Australia’s form of government may soon change, potentially in the coming year, based on the health of its monarch, the Queen of Australia, Elizabeth II. Australia, as one of the Commonwealth realms, shares a monarch with several other nations including Canada and New Zealand — the same person who has traditionally served as the monarch of the United Kingdom of Great Britain and Northern Ireland. It is important to note that although the monarchy of Australia is rooted in its British heritage, the monarchy of Australia, like the monarchy of Canada, are technically separate institutions from the British monarchy; they are united only in the person of the monarch.

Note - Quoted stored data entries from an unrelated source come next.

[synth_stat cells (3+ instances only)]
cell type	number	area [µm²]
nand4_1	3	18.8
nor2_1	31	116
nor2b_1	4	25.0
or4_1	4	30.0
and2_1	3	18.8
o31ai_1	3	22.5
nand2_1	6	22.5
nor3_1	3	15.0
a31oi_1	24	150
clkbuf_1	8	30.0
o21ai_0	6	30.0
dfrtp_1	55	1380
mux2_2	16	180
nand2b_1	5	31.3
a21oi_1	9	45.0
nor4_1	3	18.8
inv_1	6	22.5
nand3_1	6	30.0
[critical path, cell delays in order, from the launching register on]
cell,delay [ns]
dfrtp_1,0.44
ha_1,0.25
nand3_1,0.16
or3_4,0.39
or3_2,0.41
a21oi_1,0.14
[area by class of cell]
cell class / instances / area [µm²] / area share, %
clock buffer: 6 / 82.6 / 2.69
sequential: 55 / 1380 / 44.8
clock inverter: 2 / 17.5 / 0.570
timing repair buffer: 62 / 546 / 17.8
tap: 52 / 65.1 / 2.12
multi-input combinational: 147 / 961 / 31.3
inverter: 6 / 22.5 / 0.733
## config.mk

```make
export PLATFORM = sky130hd
export DESIGN_NAME = traffic_intersection_ctrl
export DESIGN_NICKNAME = d
export VERILOG_FILES = /design/src/rtl/traffic_pkg.sv /design/src/rtl/traffic_intersection_ctrl_phase_timer.sv /design/src/rtl/traffic_intersection_ctrl.sv
export SDC_FILE = /design/constraint.sdc
export NUM_CORES = 1
export LEC_CHECK = 0
export ABC_CLOCK_PERIOD_IN_PS = 3000
export CAP_MARGIN = 25
export CORE_UTILIZATION = 40
export DETAILED_ROUTE_END_ITERATION = 12
export PLACE_DENSITY = 0.66
export SLEW_MARGIN = 25
export SYNTH_ARGS = -nofsm -noshare
export SYNTH_HDL_FRONTEND = slang
export SYNTH_SLANG_ARGS = --single-unit
```

## constraint.sdc

```tcl
create_clock -name clk -period 3 [get_ports clk]
set_input_delay 0.75 -clock clk [delete_from_list [all_inputs] [get_ports clk]]
set_output_delay 0.75 -clock clk [all_outputs]
set_load 0.005 [all_outputs]
```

While the future of the monarchy is not in serious question in the medium-term in Canada and New Zealand, republicanism has a strong following in Australia. According to a recent claim by Australia’s republican lobby in mid-December 2016, “a majority of Australian MPs want to break ties with the British monarchy.” Australian Prime Minister Malcolm Turnbull is a staunch republican, despite being the leader of the Liberal Party of Australia, the traditionally pro-monarchy conservative party. However, many leading conservative figures support a republic, though one prominent one, George Christensen, said that this was “subject to the right model being chosen.” Christensen advocated a presidential system with a separation of powers, as in the United States. Australia’s other major parties, Labour and the Green Party have long favored a republic.
Turnbull previously led a failed push for a republic in an unsuccessful referendum in 1999. In a speech two weeks ago, Turnbull said that he had “no other motive, no other reason than love of country,” for supporting republicanism, adding that “we do not diminish or disrespect the patriotism of those who take a different view.” However, Turnbull added that any changes to Australia’s political structure would only occur after the reign of the popular current monarch, Elizabeth II.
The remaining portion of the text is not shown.